• What you have to do
Scan the records below for the line containing "Die Area ... roughly 22000 µm²" and the line containing "Register-to-register setup slack ... ~13 ns". Copy both, plus every line between, exactly.

[Stored data entries]

[src/rtl/bcd_pkg.sv]
// bcd_pkg: shared FSM states, seven-segment glyph constants and digit-select indices
package bcd_pkg;
  typedef enum logic [1:0] {IDLE, LOAD, SHIFT, DONE} state_t;
  localparam logic [6:0] SEG_BLANK = 7'b1111111;
  localparam logic [6:0] SEG_MINUS = 7'b0111111;
  localparam logic [6:0] SEG_ZERO  = 7'b1000000;
  localparam logic [1:0] SEL_UNITS = 2'd0;
  localparam logic [1:0] SEL_TENS  = 2'd1;
  localparam logic [1:0] SEL_HUND  = 2'd2;
  localparam logic [1:0] SEL_SIGN  = 2'd3;
  function automatic logic [3:0] add3(input logic [3:0] n);
    return (n >= 4'd5) ? n + 4'd3 : n;
  endfunction
endpackage

[src/rtl/seg7_decode.sv]
// seg7_decode: BCD digit plus blank flag to active-low gfedcba segments
module seg7_decode
  import bcd_pkg::*;
(
  input  logic [3:0] i_digit,
  input  logic       i_blank,
  output logic [6:0] o_seg
);
  always_comb begin
    o_seg = SEG_BLANK;
    if (!i_blank)
      case (i_digit)
        4'd0: o_seg = SEG_ZERO;
        4'd1: o_seg = 7'b1111001;
        4'd2: o_seg = 7'b0100100;
        4'd3: o_seg = 7'b0110000;
        4'd4: o_seg = 7'b0011001;
        4'd5: o_seg = 7'b0010010;
        4'd6: o_seg = 7'b0000010;
        4'd7: o_seg = 7'b1111000;
        4'd8: o_seg = 7'b0000000;
        4'd9: o_seg = 7'b0010000;
        default: o_seg = SEG_BLANK;
      endcase
  end
endmodule

[src/rtl/bcd_display_ctrl.sv]
// bcd_display_ctrl: 8-bit value to sign + 3 BCD digits by double-dabble, scanned onto a 4-digit display
module bcd_display_ctrl
  import bcd_pkg::*;
#(
  parameter int REFRESH_DIV = 100000
) (
  input  logic       clk,
  input  logic       reset,
  input  logic       start,
  input  logic [7:0] value,
  input  logic       is_signed,
  output logic       busy,
  output logic       done,
  output logic [3:0] hundreds,
  output logic [3:0] tens,
  output logic [3:0] units,
  output logic       neg,
  output logic [3:0] an,
  output logic [6:0] seg,
  output logic       dp
);
  localparam int CW = $clog2(REFRESH_DIV);
  state_t r_state, w_next;
  logic [7:0] r_val, r_mag, w_mag;
  logic r_sgn, r_pneg, r_neg;
  logic [11:0] r_acc, w_adj, w_acc_next;
  logic [2:0] r_cnt;
  logic [3:0] r_hund, r_tens, r_units, r_an, w_digit;
  logic [CW-1:0] r_rcnt;
  logic [1:0] r_sel, w_sel;
  logic [6:0] r_seg, w_glyph, w_seg;
  logic w_wrap, w_blank;
  assign w_mag = (r_sgn & r_val[7]) ? -r_val : r_val;
  assign w_adj = {add3(r_acc[11:8]), add3(r_acc[7:4]), add3(r_acc[3:0])};
  assign w_acc_next = {w_adj[10:0], r_mag[7]};
  always_ff @(posedge clk)
    if (reset) r_state <= IDLE;
    else r_state <= w_next;
  always_comb begin
    w_next = r_state == IDLE  ? (start ? LOAD : IDLE) :
             r_state == LOAD  ? SHIFT :
             r_state == SHIFT ? (r_cnt == 3'd7 ? DONE : SHIFT) : IDLE;
    busy = r_state != IDLE;
    done = r_state == DONE;
  end
  // Digits are latched on the edge entering DONE so they are visible in the same cycle as done.
  always_ff @(posedge clk) begin
    if (reset) begin
      r_val <= '0;
      r_sgn <= 1'b0;
      r_mag <= '0;
      r_acc <= '0;
      r_cnt <= '0;
      r_pneg <= 1'b0;
      {r_hund, r_tens, r_units} <= '0;
      r_neg <= 1'b0;
    end else begin
      if (r_state == IDLE && start) begin
        r_val <= value;
        r_sgn <= is_signed;
      end
      if (r_state == LOAD) begin
        r_mag <= w_mag;
        r_pneg <= r_sgn & r_val[7];
        r_acc <= '0;
        r_cnt <= '0;
      end
      if (r_state == SHIFT) begin
        r_acc <= w_acc_next;
        r_mag <= {r_mag[6:0], 1'b0};
        r_cnt <= r_cnt + 3'd1;
        if (r_cnt == 3'd7) begin
          {r_hund, r_tens, r_units} <= w_acc_next;
          r_neg <= r_pneg;
        end
      end
    end
  end
  // Glyph and anode are both computed for the digit selected after this edge, so they switch together.
  assign w_wrap = r_rcnt == CW'(REFRESH_DIV - 1);
  assign w_sel = r_sel + {1'b0, w_wrap};
  assign w_digit = w_sel == SEL_UNITS ? r_units : w_sel == SEL_TENS ? r_tens : r_hund;
  assign w_blank = w_sel == SEL_TENS ? (r_hund == 4'd0 && r_tens == 4'd0) :
                   w_sel == SEL_HUND ? (r_hund == 4'd0) : w_sel == SEL_SIGN;
  assign w_seg = w_sel == SEL_SIGN ? (r_neg ? SEG_MINUS : SEG_BLANK) : w_glyph;
  seg7_decode u_dec (.i_digit(w_digit), .i_blank(w_blank), .o_seg(w_glyph));
  always_ff @(posedge clk) begin
    if (reset) begin
      r_rcnt <= '0;
      r_sel <= SEL_UNITS;
      r_an <= 4'b1110;
      r_seg <= SEG_ZERO;
    end else begin
      r_rcnt <= w_wrap ? '0 : r_rcnt + CW'(1);
      r_sel <= w_sel;
      r_an <= ~(4'b0001 << w_sel);
      r_seg <= w_seg;
    end
  end
  assign hundreds = r_hund;
  assign tens = r_tens;
  assign units = r_units;
  assign neg = r_neg;
  assign an = r_an;
  assign seg = r_seg;
  assign dp = 1'b1;
endmodule

[config.mk]
export PLATFORM = sky130hd
export DESIGN_NAME = bcd_display_ctrl
export DESIGN_NICKNAME = d
export VERILOG_FILES = /design/src/rtl/bcd_pkg.sv /design/src/rtl/seg7_decode.sv /design/src/rtl/bcd_display_ctrl.sv
export SDC_FILE = /design/constraint.sdc
export NUM_CORES = 1
export LEC_CHECK = 0
export CAP_MARGIN = 20
export CORE_UTILIZATION = 35
export CTS_BUF_LIST = sky130_fd_sc_hd__clkbuf_4 sky130_fd_sc_hd__clkbuf_8
export DETAILED_ROUTE_END_ITERATION = 10
export GPL_TIMING_DRIVEN = 0
export PLACE_DENSITY_LB_ADDON = 0.2
export RECOVER_POWER = 100
export SLEW_MARGIN = 20
export SYNTH_ARGS = -nofsm -noshare
export SYNTH_HDL_FRONTEND = slang
export SYNTH_HIERARCHICAL = 1
export SYNTH_SLANG_ARGS = --single-unit
[constraint.sdc]
create_clock -name clk -period 3.72 [get_ports clk]
set_clock_uncertainty 0.1 [all_clocks]
set_input_delay 0.744 -clock clk [delete_from_list [all_inputs] [get_ports clk]]
set_output_delay 0.744 -clock clk [all_outputs]
set_load 0.01 [all_outputs]
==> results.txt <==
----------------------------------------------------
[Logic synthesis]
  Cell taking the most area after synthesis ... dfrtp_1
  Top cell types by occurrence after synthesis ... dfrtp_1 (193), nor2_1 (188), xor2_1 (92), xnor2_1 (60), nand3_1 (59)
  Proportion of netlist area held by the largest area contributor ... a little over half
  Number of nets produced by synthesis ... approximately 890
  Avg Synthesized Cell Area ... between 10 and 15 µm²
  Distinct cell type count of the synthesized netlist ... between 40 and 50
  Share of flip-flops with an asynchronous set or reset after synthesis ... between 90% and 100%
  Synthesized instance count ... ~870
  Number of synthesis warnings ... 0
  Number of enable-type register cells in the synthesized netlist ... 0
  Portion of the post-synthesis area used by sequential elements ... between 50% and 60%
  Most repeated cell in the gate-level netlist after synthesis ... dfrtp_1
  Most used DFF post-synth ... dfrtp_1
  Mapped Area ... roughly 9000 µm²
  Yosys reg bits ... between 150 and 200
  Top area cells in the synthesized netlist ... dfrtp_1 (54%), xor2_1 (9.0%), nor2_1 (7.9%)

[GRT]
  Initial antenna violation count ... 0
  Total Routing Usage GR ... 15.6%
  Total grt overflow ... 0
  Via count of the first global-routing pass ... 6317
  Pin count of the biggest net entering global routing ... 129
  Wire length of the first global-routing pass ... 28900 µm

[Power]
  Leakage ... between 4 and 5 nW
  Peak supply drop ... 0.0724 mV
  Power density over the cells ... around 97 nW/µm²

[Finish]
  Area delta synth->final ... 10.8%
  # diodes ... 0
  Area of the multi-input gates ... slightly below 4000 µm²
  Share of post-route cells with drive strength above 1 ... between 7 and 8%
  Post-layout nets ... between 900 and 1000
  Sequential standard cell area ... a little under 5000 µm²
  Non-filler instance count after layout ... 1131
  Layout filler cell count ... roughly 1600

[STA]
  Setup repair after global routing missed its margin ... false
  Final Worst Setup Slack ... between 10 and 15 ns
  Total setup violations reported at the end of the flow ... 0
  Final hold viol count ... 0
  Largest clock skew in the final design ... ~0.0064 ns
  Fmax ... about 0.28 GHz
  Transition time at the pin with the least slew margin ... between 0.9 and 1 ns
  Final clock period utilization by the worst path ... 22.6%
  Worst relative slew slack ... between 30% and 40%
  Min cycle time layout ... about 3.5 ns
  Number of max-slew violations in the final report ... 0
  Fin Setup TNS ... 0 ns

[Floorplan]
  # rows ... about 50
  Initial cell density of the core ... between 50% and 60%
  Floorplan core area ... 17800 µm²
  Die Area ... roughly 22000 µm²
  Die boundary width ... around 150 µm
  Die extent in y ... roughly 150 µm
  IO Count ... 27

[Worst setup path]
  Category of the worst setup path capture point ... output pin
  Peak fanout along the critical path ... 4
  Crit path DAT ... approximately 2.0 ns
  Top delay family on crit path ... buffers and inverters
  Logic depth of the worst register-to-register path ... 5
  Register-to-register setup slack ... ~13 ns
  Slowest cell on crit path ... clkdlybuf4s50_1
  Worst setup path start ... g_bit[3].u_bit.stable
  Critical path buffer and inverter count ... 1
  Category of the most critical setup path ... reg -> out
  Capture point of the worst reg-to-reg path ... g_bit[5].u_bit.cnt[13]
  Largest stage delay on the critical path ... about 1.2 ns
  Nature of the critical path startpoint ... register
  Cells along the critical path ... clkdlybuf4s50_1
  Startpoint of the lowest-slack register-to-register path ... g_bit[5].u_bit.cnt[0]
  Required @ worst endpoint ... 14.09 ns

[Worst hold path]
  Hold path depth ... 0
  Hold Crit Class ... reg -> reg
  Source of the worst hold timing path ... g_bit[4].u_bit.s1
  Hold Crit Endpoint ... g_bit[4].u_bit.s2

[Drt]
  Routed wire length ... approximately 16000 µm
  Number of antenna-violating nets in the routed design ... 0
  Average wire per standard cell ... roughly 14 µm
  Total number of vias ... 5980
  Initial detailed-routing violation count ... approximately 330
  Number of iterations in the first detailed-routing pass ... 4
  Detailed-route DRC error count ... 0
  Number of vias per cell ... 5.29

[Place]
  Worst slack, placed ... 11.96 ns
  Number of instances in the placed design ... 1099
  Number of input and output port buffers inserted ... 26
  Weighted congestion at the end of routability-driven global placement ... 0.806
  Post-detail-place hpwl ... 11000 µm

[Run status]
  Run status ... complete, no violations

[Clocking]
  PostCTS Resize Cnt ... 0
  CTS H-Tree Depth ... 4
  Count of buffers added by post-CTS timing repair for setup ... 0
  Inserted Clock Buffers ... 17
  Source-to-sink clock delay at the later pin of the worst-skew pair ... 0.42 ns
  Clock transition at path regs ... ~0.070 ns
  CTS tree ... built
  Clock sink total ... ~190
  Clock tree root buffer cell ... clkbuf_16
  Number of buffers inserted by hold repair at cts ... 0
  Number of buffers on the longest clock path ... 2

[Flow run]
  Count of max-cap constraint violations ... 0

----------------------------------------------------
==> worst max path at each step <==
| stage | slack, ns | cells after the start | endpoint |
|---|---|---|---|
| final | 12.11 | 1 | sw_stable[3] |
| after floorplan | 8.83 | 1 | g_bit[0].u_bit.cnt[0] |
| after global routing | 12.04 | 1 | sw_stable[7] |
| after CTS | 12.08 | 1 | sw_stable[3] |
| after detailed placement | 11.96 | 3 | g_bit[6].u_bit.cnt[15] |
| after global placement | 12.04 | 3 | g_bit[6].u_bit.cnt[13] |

• Answer box
  Die Area ... roughly 22000 µm²
  Die boundary width ... around 150 µm
  Die extent in y ... roughly 150 µm
  IO Count ... 27

[Worst setup path]
  Category of the worst setup path capture point ... output pin
  Peak fanout along the critical path ... 4
  Crit path DAT ... approximately 2.0 ns
  Top delay family on crit path ... buffers and inverters
  Logic depth of the worst register-to-register path ... 5
  Register-to-register setup slack ... ~13 ns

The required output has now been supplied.